I’d also note that supposedly my cores during heavy video usage are at ~55-60c with ~40% usage all cores and the computer is burning hot (fans are running full blast). When at idle the bottom of the computer/power button is warm to the touch ~40c. And the computer is overall warm at normal web usage at ~45c. The computer is always warm even when not doing anything.
If you read through all of that I am curious your thoughts/experience. I feel I am missing something extremely obvious. Note that these issues also occur outside of firefox with other programs.
tldr: power, temperature, and CPU usage all make no sense.
I don’t think you’ve enabled powersave on battery? Check the following lines.
/etc/tlp.conf L0019: PCIE_ASPM_ON_AC="performance"
/etc/tlp.conf L0020: PCIE_ASPM_ON_BAT="powersupersave"
Also, have you enabled hardware acceleration on firefox?
I had PCIE_ASPM_ON_**
set to default. Tried setting it to powersupersave on battery and no luck. Still same issues.
I spent a bit of time looking into hardware acceleration and also no dice there. I confirmed that VA-API is working and xserver is doing direct rendering. I enabled Guc/Huc
and framebuffer compression from the archwiki. Firefox hardware acceleration is broken with intel-media-driver
. I get the sandbox violation errors. See this active bug thread: 1619585 - VAAPI video playback leads to sandbox violations (Temporary solution: Uninstall iHD driver (intel-media-driver) and install i965 driver (i965-va-driver == intel-vaapi-driver)). However from my understanding can’t use intel-vaapi-driver
with iris xe so out of luck . I did get it working with MPV
for testing consumption and still was hitting 20+ watt discharge.
Is there anything I might be missing? I am not sure what to do as the laptop is basically unusable. Zoom calls means less than two hours of battery life and fans at full speed. Normal web browsing is three-four hours of battery life. Even pure terminal usage gets me only up to 7-8 hours.

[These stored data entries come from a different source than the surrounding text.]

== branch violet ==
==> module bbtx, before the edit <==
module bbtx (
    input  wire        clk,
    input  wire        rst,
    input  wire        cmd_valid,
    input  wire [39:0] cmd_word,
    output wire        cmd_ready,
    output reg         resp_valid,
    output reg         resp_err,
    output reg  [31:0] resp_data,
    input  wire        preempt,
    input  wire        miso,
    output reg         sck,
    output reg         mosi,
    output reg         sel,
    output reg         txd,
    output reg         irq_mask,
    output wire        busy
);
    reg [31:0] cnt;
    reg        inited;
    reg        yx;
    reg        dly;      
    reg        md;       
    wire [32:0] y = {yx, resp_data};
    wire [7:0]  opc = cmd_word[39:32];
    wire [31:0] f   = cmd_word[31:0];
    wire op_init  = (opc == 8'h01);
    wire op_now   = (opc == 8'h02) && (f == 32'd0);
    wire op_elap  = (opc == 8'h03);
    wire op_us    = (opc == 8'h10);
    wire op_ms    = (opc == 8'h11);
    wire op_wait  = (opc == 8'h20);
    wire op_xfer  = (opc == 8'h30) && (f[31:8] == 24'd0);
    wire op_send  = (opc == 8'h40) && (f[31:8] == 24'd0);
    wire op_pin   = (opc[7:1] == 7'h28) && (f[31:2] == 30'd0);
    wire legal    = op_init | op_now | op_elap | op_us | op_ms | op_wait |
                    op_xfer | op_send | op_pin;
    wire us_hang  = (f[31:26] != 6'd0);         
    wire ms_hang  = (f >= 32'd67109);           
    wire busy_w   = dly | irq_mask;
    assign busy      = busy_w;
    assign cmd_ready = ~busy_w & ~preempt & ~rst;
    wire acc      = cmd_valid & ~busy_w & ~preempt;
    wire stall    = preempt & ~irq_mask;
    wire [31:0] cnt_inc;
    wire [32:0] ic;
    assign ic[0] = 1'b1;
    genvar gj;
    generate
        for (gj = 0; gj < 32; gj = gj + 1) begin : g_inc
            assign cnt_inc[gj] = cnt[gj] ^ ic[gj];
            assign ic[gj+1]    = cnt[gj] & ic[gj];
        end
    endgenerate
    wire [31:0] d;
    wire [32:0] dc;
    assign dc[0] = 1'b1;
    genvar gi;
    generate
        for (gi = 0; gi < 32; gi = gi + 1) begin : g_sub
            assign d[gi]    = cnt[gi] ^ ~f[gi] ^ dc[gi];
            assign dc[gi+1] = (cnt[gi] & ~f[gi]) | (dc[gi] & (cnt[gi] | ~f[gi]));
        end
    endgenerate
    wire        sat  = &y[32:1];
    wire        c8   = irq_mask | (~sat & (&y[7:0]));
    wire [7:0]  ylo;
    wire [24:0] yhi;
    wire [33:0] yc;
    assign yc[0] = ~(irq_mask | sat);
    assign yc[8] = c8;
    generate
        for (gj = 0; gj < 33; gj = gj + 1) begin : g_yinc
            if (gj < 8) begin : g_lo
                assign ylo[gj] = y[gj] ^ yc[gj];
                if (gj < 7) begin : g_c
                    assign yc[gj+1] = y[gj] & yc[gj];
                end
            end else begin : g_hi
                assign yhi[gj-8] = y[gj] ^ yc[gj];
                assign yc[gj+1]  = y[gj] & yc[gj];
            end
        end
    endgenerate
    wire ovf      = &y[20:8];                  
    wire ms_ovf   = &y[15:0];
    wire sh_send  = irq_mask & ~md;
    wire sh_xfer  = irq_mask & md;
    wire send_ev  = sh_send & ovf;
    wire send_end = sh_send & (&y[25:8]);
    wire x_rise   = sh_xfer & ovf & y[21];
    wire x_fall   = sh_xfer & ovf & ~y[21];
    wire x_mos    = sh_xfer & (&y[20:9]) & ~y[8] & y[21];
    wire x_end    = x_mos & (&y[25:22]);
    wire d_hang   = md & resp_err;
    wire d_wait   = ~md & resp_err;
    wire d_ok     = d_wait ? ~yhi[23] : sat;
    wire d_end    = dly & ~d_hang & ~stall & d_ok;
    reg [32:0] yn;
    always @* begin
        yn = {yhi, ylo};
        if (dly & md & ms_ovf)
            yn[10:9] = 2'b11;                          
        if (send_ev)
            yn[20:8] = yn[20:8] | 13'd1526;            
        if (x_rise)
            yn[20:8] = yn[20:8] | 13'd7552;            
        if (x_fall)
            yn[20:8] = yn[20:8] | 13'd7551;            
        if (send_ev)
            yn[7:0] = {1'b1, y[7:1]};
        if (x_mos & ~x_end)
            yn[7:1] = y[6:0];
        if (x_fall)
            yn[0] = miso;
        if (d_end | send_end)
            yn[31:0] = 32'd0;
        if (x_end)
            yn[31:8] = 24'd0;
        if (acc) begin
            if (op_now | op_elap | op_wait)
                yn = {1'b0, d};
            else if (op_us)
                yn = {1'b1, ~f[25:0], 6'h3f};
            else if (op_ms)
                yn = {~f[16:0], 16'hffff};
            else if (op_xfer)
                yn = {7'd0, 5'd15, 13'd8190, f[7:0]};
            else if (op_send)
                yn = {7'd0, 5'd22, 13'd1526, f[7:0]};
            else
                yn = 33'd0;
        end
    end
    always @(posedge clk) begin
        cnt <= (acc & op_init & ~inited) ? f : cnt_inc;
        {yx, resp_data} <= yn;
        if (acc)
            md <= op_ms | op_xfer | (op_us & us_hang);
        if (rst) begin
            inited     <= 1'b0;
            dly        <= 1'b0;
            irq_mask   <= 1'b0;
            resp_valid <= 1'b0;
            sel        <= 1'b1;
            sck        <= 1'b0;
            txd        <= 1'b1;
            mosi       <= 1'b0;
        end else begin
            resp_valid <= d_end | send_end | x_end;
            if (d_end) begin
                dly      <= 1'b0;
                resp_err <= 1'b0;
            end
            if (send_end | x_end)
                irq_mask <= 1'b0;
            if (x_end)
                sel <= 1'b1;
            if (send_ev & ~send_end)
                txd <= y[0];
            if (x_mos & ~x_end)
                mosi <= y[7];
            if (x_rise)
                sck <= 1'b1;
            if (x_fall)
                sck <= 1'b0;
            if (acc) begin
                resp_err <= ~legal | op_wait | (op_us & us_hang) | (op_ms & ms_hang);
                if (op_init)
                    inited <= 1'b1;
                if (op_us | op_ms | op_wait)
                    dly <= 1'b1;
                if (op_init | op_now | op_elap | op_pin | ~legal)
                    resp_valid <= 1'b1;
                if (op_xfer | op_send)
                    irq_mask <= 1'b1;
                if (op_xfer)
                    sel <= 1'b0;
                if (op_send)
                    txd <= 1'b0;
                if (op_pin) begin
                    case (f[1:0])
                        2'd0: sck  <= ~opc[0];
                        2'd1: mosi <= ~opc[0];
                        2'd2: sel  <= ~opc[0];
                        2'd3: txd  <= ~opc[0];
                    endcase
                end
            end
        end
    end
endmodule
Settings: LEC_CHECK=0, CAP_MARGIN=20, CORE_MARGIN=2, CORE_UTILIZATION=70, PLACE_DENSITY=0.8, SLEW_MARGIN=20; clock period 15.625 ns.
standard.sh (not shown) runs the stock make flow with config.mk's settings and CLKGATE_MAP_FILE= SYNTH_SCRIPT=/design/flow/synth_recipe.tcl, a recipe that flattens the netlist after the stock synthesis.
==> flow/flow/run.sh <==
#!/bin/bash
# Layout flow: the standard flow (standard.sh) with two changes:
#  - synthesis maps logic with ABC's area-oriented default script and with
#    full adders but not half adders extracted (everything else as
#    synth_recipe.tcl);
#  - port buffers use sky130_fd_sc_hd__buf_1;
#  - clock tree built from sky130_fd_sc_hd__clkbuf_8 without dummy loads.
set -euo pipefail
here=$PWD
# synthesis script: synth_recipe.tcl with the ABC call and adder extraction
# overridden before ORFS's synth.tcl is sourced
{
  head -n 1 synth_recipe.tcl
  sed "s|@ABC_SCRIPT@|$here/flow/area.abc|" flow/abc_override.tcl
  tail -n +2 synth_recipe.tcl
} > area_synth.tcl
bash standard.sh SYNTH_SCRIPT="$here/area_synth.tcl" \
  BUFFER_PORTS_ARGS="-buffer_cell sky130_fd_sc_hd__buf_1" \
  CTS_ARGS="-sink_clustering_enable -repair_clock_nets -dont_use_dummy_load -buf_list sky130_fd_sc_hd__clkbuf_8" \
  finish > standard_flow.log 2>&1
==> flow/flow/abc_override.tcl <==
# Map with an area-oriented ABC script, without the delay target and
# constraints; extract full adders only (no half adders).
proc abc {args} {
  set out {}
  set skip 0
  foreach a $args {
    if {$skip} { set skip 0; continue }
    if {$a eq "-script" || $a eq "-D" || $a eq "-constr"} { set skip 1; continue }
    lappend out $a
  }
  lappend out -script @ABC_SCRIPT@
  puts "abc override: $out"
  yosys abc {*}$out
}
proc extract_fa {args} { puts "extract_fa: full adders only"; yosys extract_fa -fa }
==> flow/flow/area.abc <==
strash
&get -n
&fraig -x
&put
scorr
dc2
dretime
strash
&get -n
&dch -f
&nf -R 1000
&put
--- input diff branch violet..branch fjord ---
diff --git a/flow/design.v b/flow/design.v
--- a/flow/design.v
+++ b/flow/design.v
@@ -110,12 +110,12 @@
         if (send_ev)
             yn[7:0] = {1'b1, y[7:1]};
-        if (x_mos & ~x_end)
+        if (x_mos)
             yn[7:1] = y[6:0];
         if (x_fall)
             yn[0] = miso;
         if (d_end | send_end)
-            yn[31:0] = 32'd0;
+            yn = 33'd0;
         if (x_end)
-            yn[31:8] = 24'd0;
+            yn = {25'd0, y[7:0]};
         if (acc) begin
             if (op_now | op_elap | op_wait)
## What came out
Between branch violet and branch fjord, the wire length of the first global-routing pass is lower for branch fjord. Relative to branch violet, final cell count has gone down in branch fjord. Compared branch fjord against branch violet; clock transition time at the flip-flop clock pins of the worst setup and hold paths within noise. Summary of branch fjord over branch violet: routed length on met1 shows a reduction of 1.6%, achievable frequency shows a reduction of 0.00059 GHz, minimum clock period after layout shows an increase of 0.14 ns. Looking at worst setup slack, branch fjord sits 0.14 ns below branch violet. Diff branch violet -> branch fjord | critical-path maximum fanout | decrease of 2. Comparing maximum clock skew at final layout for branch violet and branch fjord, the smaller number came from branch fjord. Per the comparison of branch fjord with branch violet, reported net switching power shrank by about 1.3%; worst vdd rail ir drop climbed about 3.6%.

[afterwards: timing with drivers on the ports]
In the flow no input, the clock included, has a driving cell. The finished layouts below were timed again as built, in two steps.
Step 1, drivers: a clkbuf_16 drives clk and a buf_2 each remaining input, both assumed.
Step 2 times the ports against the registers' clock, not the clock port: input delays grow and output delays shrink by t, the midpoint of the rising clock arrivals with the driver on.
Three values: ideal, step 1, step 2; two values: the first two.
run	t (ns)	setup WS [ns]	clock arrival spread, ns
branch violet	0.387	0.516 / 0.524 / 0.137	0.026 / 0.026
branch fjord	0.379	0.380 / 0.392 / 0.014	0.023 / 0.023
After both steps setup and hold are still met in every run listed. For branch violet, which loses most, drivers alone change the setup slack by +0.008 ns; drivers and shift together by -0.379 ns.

edit: I would also like to add that general performance has been pretty bad. Any GUI program such as Firefox, LibreOffice, and Zoom has noticeable lag and frequently freezes for a few seconds. I am so suprised because everything works great with the same NixOS configuration (with separate drivers of course) on my dell latitude 7480 that has an old dual core i7-7600u with whatever nonexistent integrated graphics.

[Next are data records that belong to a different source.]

This is an optimization exercise on Yosys and OpenROAD, whose aim is a short achievable clock period and few clock cycles, not a production implementation. At most, simulation tests tie the RTL to the original design; equivalence was not proved. For runs 2 and 3, only the layout was checked, not whether the RTL still works. No activity file was given, so power comes from the tool's default toggle rates.

$ cat design/flow/flow/run.sh
#!/bin/bash
set -euo pipefail
MARGIN=${MARGIN:-8.5}
sed "s/SETUP_SLACK_MARGIN=[^ ]*/SETUP_SLACK_MARGIN=${MARGIN}/" standard.sh > standard_margin.sh
grep -q "SETUP_SLACK_MARGIN=${MARGIN}" standard_margin.sh
bash standard_margin.sh > make_flow.log 2>&1
$ cat design/flow/standard.sh
#!/bin/bash
# synth_recipe.tcl (not shown) runs the flow's synth.tcl, then flattens the netlist and writes it again
# the make line also repeats each setting of config.mk as NAME=value (left out here)
make -C /OpenROAD-flow-scripts/flow DESIGN_CONFIG=/design/flow/config.mk WORK_HOME=/design/flow/orfs CLKGATE_MAP_FILE= SYNTH_SCRIPT=/design/flow/synth_recipe.tcl "${@:-finish}"
$ cat design/flow/config.mk
export PLATFORM = sky130hd
export DESIGN_NAME = aaf_compositor
export DESIGN_NICKNAME = aaf_compositor
export VERILOG_FILES = /design/flow/design.v
export SDC_FILE = /design/flow/constraint.sdc
export NUM_CORES = 8
export LEC_CHECK = 0
export ABC_CLOCK_PERIOD_IN_PS = 4000
export CAP_MARGIN = 20
export CORE_MARGIN = 2
export CORE_UTILIZATION = 55
export PLACE_DENSITY = 0.7
export SETUP_SLACK_MARGIN = 5
export SLEW_MARGIN = 20
export SYNTH_MEMORY_MAX_BITS = 8192
$ cat design/flow/constraint.sdc
create_clock -name core_clock -period 12.0 [get_ports {clk}]
set_input_delay 2.4000 -clock core_clock [delete_from_list [all_inputs] [get_ports {clk}]]
set_output_delay 2.4000 -clock core_clock [all_outputs]
set_load 0.01 [all_outputs]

This is super-weird. I’m using Guix and I think the most I’ve seen is 9W while watching videos - with 1W taken by the ethernet adapter, etc.
What kernel version? I’m on:
Linux guixframework 5.13.15-gnu1 #1 SMP 1 x86_64 GNU/Linux
Another thing to do is to wipe and start with ubuntu which has pretty reasonable default battery life of 6-10 hours iirc. If you can’t get it with ubuntu, there’s something weird going on.
You have tested with no adapters, right?
edit: Ubuntu with TLP and powertop --auto-tune had pretty good battery life. Don’t recall if they were installed by default.
What do you mean by no adapters?
It is really weird. I really am lost at what is wrong. Luckily it will be easy to get NixOS setup. Reproducibility really coming in handy (guix + nixos ftw!). Installing ubuntu fresh might be the next step to make sure this isn’t a hardware problem.
Running the latest kernel. And these are the hardware specific things that NixOS auto-generates on setup.
kernelPackage = pkgs.linuxPackages_latest; # 5.14.5
initrd = [ "xhci_pci" "thunderbolt" "nvme" "usb_storage" "sd_mod" ];
kernelMods = [ "kvm-intel" ];
With none of the expansion cards plugged in. The HDMI and microsd adapters each take 1W when idle right now it looks like.
Ah, I am only running usb-a/usb-c expansion cards. I took them out and it seems to have lowered usage just a little. Still sitting at ~8-9w discharge writing this post with a few tabs open and powertop (and basic system services).